We’ve all heard improvisers that play a bunch of notes and complicated patterns, yet don’t really say anything with their playing. Great improvisers convey great style and feeling in addition to playing interesting harmonic lines. There’s a reason we’d rather listen to John Coltrane play “Giant Steps” than hear this robot do it.
What approaches can we incorporate to help foster something as intangible as playing with feeling and melodicism? This is where free improvisation enters the picture. It seems a lot of people have a narrow scope of what free improvising is. To many, free playing equals dissonance and noise. Surely, that’s a legitimate stylistic choice for many free improvisers, but that’s not the only way to approach it. When it comes down to it, all free playing really means is not limiting yourself with preconceived harmonic choices. You can choose to move between key centers, or choose no key at all.

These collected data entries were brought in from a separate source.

--- config.mk ---
export PLATFORM = sky130hd
export DESIGN_NAME = ntt_ctrl
export DESIGN_NICKNAME = d
export VERILOG_FILES = /design/src/rtl/ntt_ctrl.sv
export SDC_FILE = /design/constraint.sdc
export NUM_CORES = 1
export LEC_CHECK = 0
export ABC_CLOCK_PERIOD_IN_PS = 5900
export BUFFER_PORTS_ARGS = -buffer_cell sky130_fd_sc_hd__buf_2
export CAP_MARGIN = 20
export CORE_MARGIN = 3
export CORE_UTILIZATION = 50
export CTS_CLUSTER_DIAMETER = 200
export CTS_CLUSTER_SIZE = 14
export DETAILED_ROUTE_END_ITERATION = 8
export GPL_ROUTABILITY_DRIVEN = 0
export HOLD_SLACK_MARGIN = 0.03
export PLACE_DENSITY = 0.79
export REMOVE_ABC_BUFFERS = 1
export SLEW_MARGIN = 30
export SYNTH_ARGS = -nofsm -noshare
export SYNTH_HDL_FRONTEND = slang
export SYNTH_SLANG_ARGS = --single-unit
--- constraint.sdc ---
create_clock -name clk -period 5.9 [get_ports clk]
set_clock_uncertainty 0.05 [all_clocks]
set_input_delay 0.295 -clock clk [delete_from_list [all_inputs] [get_ports clk]]
set_output_delay 0.295 -clock clk [all_outputs]
set_load 0.02 [all_outputs]
===== src/rtl/id_decode_stage.sv =====
// RV32 instruction-decode stage: decodes a fetched instruction into the control
// bundle and holds it in a one-entry ID/EX register with valid/ready flow control.
module id_decode_stage #(
  parameter int XLEN        = 32,
  parameter bit ENABLE_M    = 1'b0,
  parameter bit ENABLE_JALR = 1'b1,
  parameter int CNT_W       = 8
) (
  input  logic             clk,
  input  logic             rst_n,
  input  logic             in_valid,
  output logic             in_ready,
  input  logic [31:0]      in_instr,
  input  logic [XLEN-1:0]  in_pc,
  input  logic             flush,
  output logic             out_valid,
  input  logic             out_ready,
  output logic [31:0]      out_instr,
  output logic [XLEN-1:0]  out_pc,
  output logic             out_regwrite,
  output logic             out_alusrc,
  output logic             out_memwrite,
  output logic             out_branch,
  output logic             out_jump,
  output logic             out_jalr,
  output logic             out_muldiv,
  output logic             out_illegal,
  output logic [2:0]       out_immsrc,
  output logic [1:0]       out_resultsrc,
  output logic [1:0]       out_aluop,
  output logic [CNT_W-1:0] illegal_count
);

  localparam logic [CNT_W-1:0] CNT_MAX = {CNT_W{1'b1}};
  localparam logic [CNT_W-1:0] CNT_ONE = {{(CNT_W-1){1'b0}}, 1'b1};

  // Handshake: a transfer happens on a rising edge where valid && ready are both
  // high; the producer holds its payload stable until then, and out_* stay stable
  // while out_valid && !out_ready.
  logic accept;
  assign in_ready = !flush && (!out_valid || out_ready);
  assign accept   = in_valid && in_ready;

  // ctrl packs {regwrite, immsrc[2:0], alusrc, memwrite, resultsrc[1:0], branch, aluop[1:0], jump}
  logic [11:0] ctrl_raw, dec_ctrl;
  logic        jalr_raw, muldiv_raw, legal, dec_jalr, dec_muldiv, dec_illegal;
  logic [6:0]  opcode, funct7;

  assign opcode = in_instr[6:0];
  assign funct7 = in_instr[31:25];

  always_comb begin
    ctrl_raw   = '0;
    jalr_raw   = 1'b0;
    muldiv_raw = 1'b0;
    legal      = (in_instr[1:0] == 2'b11);
    case (opcode)
      7'b0110011: begin
        ctrl_raw = 12'b1_000_0_0_00_0_10_0;
        if (funct7 == 7'b0000001 && ENABLE_M) muldiv_raw = 1'b1;
        else if (funct7 != 7'b0000000 && funct7 != 7'b0100000) legal = 1'b0;
      end
      7'b0010011: ctrl_raw = 12'b1_000_1_0_00_0_10_0;
      7'b1100011: ctrl_raw = 12'b0_010_0_0_00_1_01_0;
      7'b0000011: ctrl_raw = 12'b1_000_1_0_01_0_00_0;
      7'b0100011: ctrl_raw = 12'b0_001_1_1_00_0_00_0;
      7'b1101111: ctrl_raw = 12'b1_011_0_0_10_0_00_1;
      7'b0110111: ctrl_raw = 12'b1_100_1_0_11_0_00_0;
      7'b0010111: ctrl_raw = 12'b1_100_0_0_11_0_00_0;
      7'b1100111: begin
        if (ENABLE_JALR) begin
          ctrl_raw = 12'b1_000_1_0_10_0_00_1;
          jalr_raw = 1'b1;
        end else begin
          legal = 1'b0;
        end
      end
      default: legal = 1'b0;
    endcase
  end

  // Illegal entries must carry no side effects downstream, so every control is squashed.
  assign dec_illegal = !legal;
  assign dec_ctrl    = legal ? ctrl_raw : 12'b0;
  assign dec_jalr    = legal && jalr_raw;
  assign dec_muldiv  = legal && muldiv_raw;

  always_ff @(posedge clk) begin
    if (!rst_n) begin
      out_valid     <= 1'b0;
      out_instr     <= '0;
      out_pc        <= '0;
      out_regwrite  <= 1'b0;
      out_immsrc    <= '0;
      out_alusrc    <= 1'b0;
      out_memwrite  <= 1'b0;
      out_resultsrc <= '0;
      out_branch    <= 1'b0;
      out_aluop     <= '0;
      out_jump      <= 1'b0;
      out_jalr      <= 1'b0;
      out_muldiv    <= 1'b0;
      out_illegal   <= 1'b0;
      illegal_count <= '0;
    end else begin
      if (flush) begin
        out_valid <= 1'b0;
      end else if (accept) begin
        out_valid     <= 1'b1;
        out_instr     <= in_instr;
        out_pc        <= in_pc;
        out_regwrite  <= dec_ctrl[11];
        out_immsrc    <= dec_ctrl[10:8];
        out_alusrc    <= dec_ctrl[7];
        out_memwrite  <= dec_ctrl[6];
        out_resultsrc <= dec_ctrl[5:4];
        out_branch    <= dec_ctrl[3];
        out_aluop     <= dec_ctrl[2:1];
        out_jump      <= dec_ctrl[0];
        out_jalr      <= dec_jalr;
        out_muldiv    <= dec_muldiv;
        out_illegal   <= dec_illegal;
      end else if (out_ready) begin
        out_valid <= 1'b0;
      end
      if (accept && dec_illegal && illegal_count != CNT_MAX)
        illegal_count <= illegal_count + CNT_ONE;
    end
  end

endmodule


===== config.mk =====
export PLATFORM = sky130hd
export DESIGN_NAME = id_decode_stage
export DESIGN_NICKNAME = d
export VERILOG_FILES = /design/src/rtl/id_decode_stage.sv
export SDC_FILE = /design/constraint.sdc
export NUM_CORES = 1
export LEC_CHECK = 0
export ABC_AREA = 1
export CELL_PAD_IN_SITES_DETAIL_PLACEMENT = 0
export CELL_PAD_IN_SITES_GLOBAL_PLACEMENT = 2
export CORE_UTILIZATION = 23
export DETAILED_ROUTE_END_ITERATION = 12
export PLACE_DENSITY_LB_ADDON = 0.3
export SLEW_MARGIN = 20
export SYNTH_ARGS = -nofsm -noshare
export SYNTH_HDL_FRONTEND = slang
export SYNTH_SLANG_ARGS = --single-unit
export TNS_END_PERCENT = 20

===== constraint.sdc =====
create_clock -name clk -period 2.2 [get_ports clk]
set_input_delay 0.44 -clock clk [delete_from_list [all_inputs] [get_ports clk]]
set_output_delay 0.44 -clock clk [all_outputs]
set_load 0.02 [all_outputs]

# Word-level counts from Yosys, hierarchy flattened
# Index checks and enable logic that the tools add are counted.
totals:
  regBits: 87
  in_bits: 69
  output_inout_bits: 89
op_classes:
  n_bitwise: 2
  n_reduce_logical: 15
  mux: 7
  n_addsub: 1
  n_eq_ne: 12
ops:
  columns: ["cell", "n"]
  rows:
  - ["case mux 12 bit (9 select lines)", 1]
  - ["== test 7 x 6 -> 1 bit, second input constant", 3]
  - ["== test 7 bit, second input constant", 3]
  - ["== test 7 x 5 -> 1 bit, second input constant", 2]
  - ["2-to-1 mux 12 bit", 1]
  - ["adder 8 x 1 -> 8 bit, second input constant", 1]
  - ["!= test 8 bit, second input constant", 1]
  - ["OR reduction 8 bit", 1]
  - ["== test 7 x 2 -> 1 bit, second input constant", 1]
  - ["!= test 7 x 6 -> 1 bit, second input constant", 1]
  - ["nonzero test 7 bit", 1]
  - ["logical AND 1 bit", 6]
  - ["2-to-1 mux 1 bit", 4]
  - ["zero test 1 bit", 3]
  - ["== test 2 bit, second input constant", 1]
  - ["NOT 1 bit", 2]
  - ["case mux 1 bit (2 select lines)", 1]
  - ["AND reduction 2 bit", 1]
  - ["nonzero test 2 bit", 1]
  - ["OR reduction 2 bit", 1]
  - ["logical OR 1 bit", 1]

# Logic depth before layout (Yosys ltp)
logic_depth:
  ltp_word: 7
  depth_mapped: 11
  mapped_depth_nobuf: 11

# Worst setup path after synthesis
# Ideal clock, no wire load.
synth_timing:
  path_kind: "reg2reg"
  startpoint: "register illegal_count[1]"
  endpoint: "register illegal_count[6]"
  t_arrival_ns: 1.439
  stages_incl_launch_ff: 8
  t_required_ns: 2.130
  setup_slack_ns: 0.690
  path_cell_list: "dfxtp_1 -> ha_1 -> nand3_1 -> nor2_2 -> nand3_4 -> nand4_4 -> nand2_1 -> a21oi_1"
synth_via:
  elab_chain_len: 2
  elab_cells_between_ends: 3
synth_lines:
  columns: ["element", "line", "text"]
  rows:
  - ["start: declaration", "31", "output logic [CNT_W-1:0] illegal_count"]
  - ["start signal: assignment", "127", "illegal_count <= illegal_count + CNT_ONE;"]
  - ["parallel branches: the longest is 2 deep, another holds adder 8 x 1 -> 8 bit", null, null]
# Several ways; the timed one is not identified.
# A chain may end at the register's enable or synchronous reset.

# Worst setup path after layout
layout_timing:
  startpoint: "input flush"
  endpoint: "output in_ready"
layout_via:
  elab_chain_len: 2
layout_lines:
  columns: ["element", "line", "text"]
  rows:
  - ["start: declaration", "15", "input logic flush,"]
  - ["zero test 1 bit", "41", "assign in_ready = !flush && (!out_valid || out_ready);"]
  - ["logical AND 1 bit", "41", null]
  - ["end: declaration", "12", "output logic in_ready,"]
# Every way passes these cells.
[src/rtl/booth_pkg.sv]
// Shared definitions for the sequential Booth multiplier: FSM encoding and
// the iteration-counter width helper.
package booth_pkg;

    typedef enum logic [1:0] {
        IDLE = 2'd0,
        RUN  = 2'd1,
        DONE = 2'd2
    } state_t;

    // The counter must hold WIDTH+1 (the load value), so size it for WIDTH+2 states.
    function automatic int cnt_width(input int width);
        return $clog2(width + 2);
    endfunction

endpackage

[src/rtl/booth_shift_reg.sv]
// Booth accumulator {A,Qr,q_m1}: parallel load, or add/sub of m_ext followed
// by a one-bit arithmetic right shift of the whole register.
module booth_shift_reg
    import booth_pkg::*;
#(
    parameter int N = 5
) (
    input  logic             clk,
    input  logic             reset,
    input  logic             load,
    input  logic             shift,
    input  logic [1:0]       op,
    input  logic [N-1:0]     m_ext,
    input  logic [N-1:0]     q_ext,
    output logic [1:0]       lsb_pair,
    output logic [2*N-3:0]   prod_nxt
);

    logic [N:0]          a;
    logic [N-1:0]        qr;
    logic                q_m1;
    logic signed [N:0]   a_s;
    logic signed [N:0]   m_s;
    logic signed [N:0]   sum;
    logic [N:0]          a_nxt;
    logic [N-1:0]        qr_nxt;

    // A carries one guard bit beyond the extended operand, so the add/sub cannot overflow.
    always_comb begin
        a_s = a;
        m_s = {m_ext[N-1], m_ext};
        unique case (op)
            2'b01:   sum = a_s + m_s;
            2'b10:   sum = a_s - m_s;
            default: sum = a_s;
        endcase
        a_nxt  = {sum[N], sum[N:1]};
        qr_nxt = {sum[0], qr[N-1:1]};
    end

    assign lsb_pair = {qr[0], q_m1};
    assign prod_nxt = {a_nxt[N-3:0], qr_nxt};

    always_ff @(posedge clk or posedge reset) begin
        if (reset) begin
            a    <= '0;
            qr   <= '0;
            q_m1 <= 1'b0;
        end else if (load) begin
            a    <= '0;
            qr   <= q_ext;
            q_m1 <= 1'b0;
        end else if (shift) begin
            a    <= a_nxt;
            qr   <= qr_nxt;
            q_m1 <= qr[0];
        end
    end

endmodule

[src/rtl/booth_mul_seq.sv]
// Sequential radix-2 Booth multiplier with start/busy/done handshake and a
// per-operation signed/unsigned mode. One iteration per cycle, WIDTH+1 iterations.
module booth_mul_seq
    import booth_pkg::*;
#(
    parameter int WIDTH = 4
) (
    input  logic               clk,
    input  logic               reset,
    input  logic               start,
    input  logic               is_signed,
    input  logic [WIDTH-1:0]   multiplicand,
    input  logic [WIDTH-1:0]   multiplier,
    output logic               busy,
    output logic               done,
    output logic [2*WIDTH-1:0] product
);

    localparam int N  = WIDTH + 1;
    localparam int CW = cnt_width(WIDTH);

    state_t               state;
    state_t               state_nx;
    logic [CW-1:0]        cnt;
    logic [N-1:0]         m_ext;
    logic [N-1:0]         q_ext;
    logic [N-1:0]         m_reg;
    logic [1:0]           op;
    logic                 load;
    logic                 shift;
    logic                 last;
    logic [2*WIDTH-1:0]   prod_nxt;

    // One extra bit lets unsigned operands with the MSB set go through the signed Booth recoding.
    assign m_ext = {is_signed & multiplicand[WIDTH-1], multiplicand};
    assign q_ext = {is_signed & multiplier[WIDTH-1], multiplier};

    assign busy = (state == RUN);
    assign last = (state == RUN) && (cnt == CW'(1));

    always_comb begin
        state_nx = state;
        load     = 1'b0;
        shift    = 1'b0;
        unique case (state)
            IDLE: begin
                if (start) begin
                    load     = 1'b1;
                    state_nx = RUN;
                end
            end
            RUN: begin
                shift = 1'b1;
                if (cnt == CW'(1)) begin
                    state_nx = DONE;
                end
            end
            DONE: begin
                if (start) begin
                    load     = 1'b1;
                    state_nx = RUN;
                end else begin
                    state_nx = IDLE;
                end
            end
            default: state_nx = IDLE;
        endcase
    end

    always_ff @(posedge clk or posedge reset) begin
        if (reset) begin
            state <= IDLE;
        end else begin
            state <= state_nx;
        end
    end

    always_ff @(posedge clk or posedge reset) begin
        if (reset) begin
            cnt   <= '0;
            m_reg <= '0;
        end else if (load) begin
            cnt   <= CW'(N);
            m_reg <= m_ext;
        end else if (shift) begin
            cnt   <= cnt - CW'(1);
        end
    end

    booth_shift_reg #(
        .N (N)
    ) u_shift_reg (
        .clk      (clk),
        .reset    (reset),
        .load     (load),
        .shift    (shift),
        .op       (op),
        .m_ext    (m_reg),
        .q_ext    (q_ext),
        .lsb_pair (op),
        .prod_nxt (prod_nxt)
    );

    // Product is captured from the final iteration's result so it is valid alongside done.
    always_ff @(posedge clk or posedge reset) begin
        if (reset) begin
            done    <= 1'b0;
            product <= '0;
        end else begin
            done <= last;
            if (last) begin
                product <= prod_nxt;
            end
        end
    end

endmodule
**src/rtl/mem_port_pkg.sv**
```systemverilog
// Shared definitions for the two-requester memory port arbiter.
// Build option: ARB_ROUND_ROBIN_EN selects round-robin arbitration instead of
// fixed priority (m0 > m1) with an m1 starvation guard.
package mem_port_pkg;

    localparam int unsigned ADDR_W   = 32;
    localparam int unsigned DATA_W   = 32;
    localparam int unsigned SIZE_W   = 2;
    localparam int unsigned STARVE_W = 8;

    // Requester index; also the encoding stored in last_grant / rsp_owner.
    typedef enum logic {
        REQ_M0 = 1'b0,
        REQ_M1 = 1'b1
    } req_idx_t;

    // Command payload carried from a requester to the shared port.
    typedef struct packed {
        logic              wr;
        logic [ADDR_W-1:0] address;
        logic [DATA_W-1:0] data;
        logic [SIZE_W-1:0] size;
    } mem_cmd_t;

endpackage

```
**src/rtl/arb_grant.sv**
```systemverilog
// Grant decision for the memory port arbiter: combinational grant from the
// request valids plus registered last_grant, stall-hold and starvation state.
// Build option: ARB_ROUND_ROBIN_EN (round-robin, no starvation counter).
module arb_grant
    import mem_port_pkg::*;
#(
    parameter int unsigned STARVE_LIMIT = 8
) (
    input  logic     clk,
    input  logic     reset_n,
    input  logic     m0_valid_i,
    input  logic     m1_valid_i,
    input  logic     s_ready_i,
    output logic     gnt_valid_c,
    output req_idx_t gnt_idx_c
);

    req_idx_t last_grant_q, last_grant_d;
    req_idx_t hold_idx_q, hold_idx_d;
    logic     hold_q, hold_d;
    logic     held_valid;
    logic     accept;
    logic     both_pick_m1;

    // A stalled command keeps its grant only while its requester still asserts valid.
    assign held_valid = (hold_idx_q == REQ_M1) ? m1_valid_i : m0_valid_i;
    assign accept     = gnt_valid_c && s_ready_i;

`ifdef ARB_ROUND_ROBIN_EN
    // Contention goes to whichever requester did not win last.
    assign both_pick_m1 = (last_grant_q == REQ_M0);
`else
    logic [STARVE_W-1:0] starve_cnt_q, starve_cnt_d;

    // Contention goes to m0 unless m1 has waited STARVE_LIMIT cycles.
    assign both_pick_m1 = (starve_cnt_q >= STARVE_W'(STARVE_LIMIT));

    // Count m1 waiting cycles; clear when m1 is served or withdraws; saturate.
    always_comb begin
        starve_cnt_d = starve_cnt_q;
        if (!m1_valid_i || (accept && (gnt_idx_c == REQ_M1))) begin
            starve_cnt_d = '0;
        end else if (starve_cnt_q != {STARVE_W{1'b1}}) begin
            starve_cnt_d = starve_cnt_q + STARVE_W'(1);
        end
    end

    // Starvation counter register.
    always_ff @(posedge clk or negedge reset_n) begin
        if (!reset_n) begin
            starve_cnt_q <= '0;
        end else begin
            starve_cnt_q <= starve_cnt_d;
        end
    end
`endif

    // Grant selection: stall hold first, then contention policy, then lone requester.
    always_comb begin
        gnt_valid_c = 1'b0;
        gnt_idx_c   = REQ_M0;
        if (hold_q && held_valid) begin
            gnt_valid_c = 1'b1;
            gnt_idx_c   = hold_idx_q;
        end else if (m0_valid_i && m1_valid_i) begin
            gnt_valid_c = 1'b1;
            gnt_idx_c   = both_pick_m1 ? REQ_M1 : REQ_M0;
        end else if (m0_valid_i) begin
            gnt_valid_c = 1'b1;
            gnt_idx_c   = REQ_M0;
        end else if (m1_valid_i) begin
            gnt_valid_c = 1'b1;
            gnt_idx_c   = REQ_M1;
        end
    end

    // Next state: remember winner on accept, hold grant across a stall.
    always_comb begin
        last_grant_d = last_grant_q;
        hold_d       = 1'b0;
        hold_idx_d   = hold_idx_q;
        if (accept) begin
            last_grant_d = gnt_idx_c;
        end
        if (gnt_valid_c && !s_ready_i) begin
            hold_d     = 1'b1;
            hold_idx_d = gnt_idx_c;
        end
    end

    // Arbitration state; last_grant resets to m1 so m0 wins the first contention.
    always_ff @(posedge clk or negedge reset_n) begin
        if (!reset_n) begin
            last_grant_q <= REQ_M1;
            hold_q       <= 1'b0;
            hold_idx_q   <= REQ_M0;
        end else begin
            last_grant_q <= last_grant_d;
            hold_q       <= hold_d;
            hold_idx_q   <= hold_idx_d;
        end
    end

endmodule

```
**src/rtl/mem_port_arbiter.sv**
```systemverilog
// Two-requester arbiter onto one shared memory/peripheral port. Commands pass
// through combinationally; read responses (one cycle after accept) are routed
// back to the requester that issued the read.
// Build option: ARB_ROUND_ROBIN_EN (round-robin instead of fixed priority).
module mem_port_arbiter
    import mem_port_pkg::*;
#(
    parameter int unsigned STARVE_LIMIT = 8
) (
    input  logic              clk,
    input  logic              reset_n,

    input  logic              m0_cmd_valid,
    output logic              m0_cmd_ready,
    input  logic              m0_cmd_wr,
    input  logic [ADDR_W-1:0] m0_cmd_address,
    input  logic [DATA_W-1:0] m0_cmd_data,
    input  logic [SIZE_W-1:0] m0_cmd_size,
    output logic              m0_rsp_valid,
    output logic [DATA_W-1:0] m0_rsp_data,

    input  logic              m1_cmd_valid,
    output logic              m1_cmd_ready,
    input  logic              m1_cmd_wr,
    input  logic [ADDR_W-1:0] m1_cmd_address,
    input  logic [DATA_W-1:0] m1_cmd_data,
    input  logic [SIZE_W-1:0] m1_cmd_size,
    output logic              m1_rsp_valid,
    output logic [DATA_W-1:0] m1_rsp_data,

    output logic              s_cmd_valid,
    input  logic              s_cmd_ready,
    output logic              s_cmd_wr,
    output logic [ADDR_W-1:0] s_cmd_address,
    output logic [DATA_W-1:0] s_cmd_data,
    output logic [SIZE_W-1:0] s_cmd_size,
    input  logic              s_rsp_valid,
    input  logic [DATA_W-1:0] s_rsp_data
);

    mem_cmd_t m0_cmd, m1_cmd, sel_cmd;
    logic     gnt_valid;
    req_idx_t gnt_idx;
    logic     rd_accept;
    logic     rsp_pending_q, rsp_pending_d;
    req_idx_t rsp_owner_q, rsp_owner_d;

    assign m0_cmd = {m0_cmd_wr, m0_cmd_address, m0_cmd_data, m0_cmd_size};
    assign m1_cmd = {m1_cmd_wr, m1_cmd_address, m1_cmd_data, m1_cmd_size};

    arb_grant #(
        .STARVE_LIMIT(STARVE_LIMIT)
    ) u_arb_grant (
        .clk         (clk),
        .reset_n     (reset_n),
        .m0_valid_i  (m0_cmd_valid),
        .m1_valid_i  (m1_cmd_valid),
        .s_ready_i   (s_cmd_ready),
        .gnt_valid_c (gnt_valid),
        .gnt_idx_c   (gnt_idx)
    );

    // Command mux and ready fan-back; everything is forced quiet while in reset.
    always_comb begin
        sel_cmd       = (gnt_idx == REQ_M1) ? m1_cmd : m0_cmd;
        s_cmd_valid   = 1'b0;
        s_cmd_wr      = 1'b0;
        s_cmd_address = '0;
        s_cmd_data    = '0;
        s_cmd_size    = '0;
        m0_cmd_ready  = 1'b0;
        m1_cmd_ready  = 1'b0;
        if (reset_n && gnt_valid) begin
            s_cmd_valid   = 1'b1;
            s_cmd_wr      = sel_cmd.wr;
            s_cmd_address = sel_cmd.address;
            s_cmd_data    = sel_cmd.data;
            s_cmd_size    = sel_cmd.size;
            m0_cmd_ready  = (gnt_idx == REQ_M0) && s_cmd_ready;
            m1_cmd_ready  = (gnt_idx == REQ_M1) && s_cmd_ready;
        end
    end

    assign rd_accept = s_cmd_valid && s_cmd_ready && !s_cmd_wr;

    // Response routing: only a response we are expecting reaches its owner.
    always_comb begin
        m0_rsp_valid = 1'b0;
        m0_rsp_data  = '0;
        m1_rsp_valid = 1'b0;
        m1_rsp_data  = '0;
        if (reset_n && rsp_pending_q && s_rsp_valid) begin
            if (rsp_owner_q == REQ_M1) begin
                m1_rsp_valid = 1'b1;
                m1_rsp_data  = s_rsp_data;
            end else begin
                m0_rsp_valid = 1'b1;
                m0_rsp_data  = s_rsp_data;
            end
        end
    end

    // Response tracking next state: pending for exactly one cycle after a read.
    always_comb begin
        rsp_pending_d = rd_accept;
        rsp_owner_d   = rd_accept ? gnt_idx : rsp_owner_q;
    end

    // Response tracking registers; reset drops any in-flight read.
    always_ff @(posedge clk or negedge reset_n) begin
        if (!reset_n) begin
            rsp_pending_q <= 1'b0;
            rsp_owner_q   <= REQ_M0;
        end else begin
            rsp_pending_q <= rsp_pending_d;
            rsp_owner_q   <= rsp_owner_d;
        end
    end

endmodule

```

When we can shed the burden of “making the changes,” we free up the mind to concentrate more on phrasing and melody. We can really go where our mind takes us, rather than where the chord changes and form tell us to go.
In the context of a lesson, you can trade phrases back and forth with your student. Choose a mood that you want to capture or choose a tempo. The back and forth between teacher and student will help ideas progress. You can even play at the same time – an improvised duet. This kind of free playing forces the improviser to focus on playing melodic phrases and capturing a certain personality in their playing. This adds up to creating a sound that’s unique to that player. Done regularly, the strengths gained from improvising freely (melodicism, unique phrasing) will inevitably transfer when playing over changes. The result is an improviser who can navigate the harmonic demands of a tune while conveying a uniquely developed sense of style.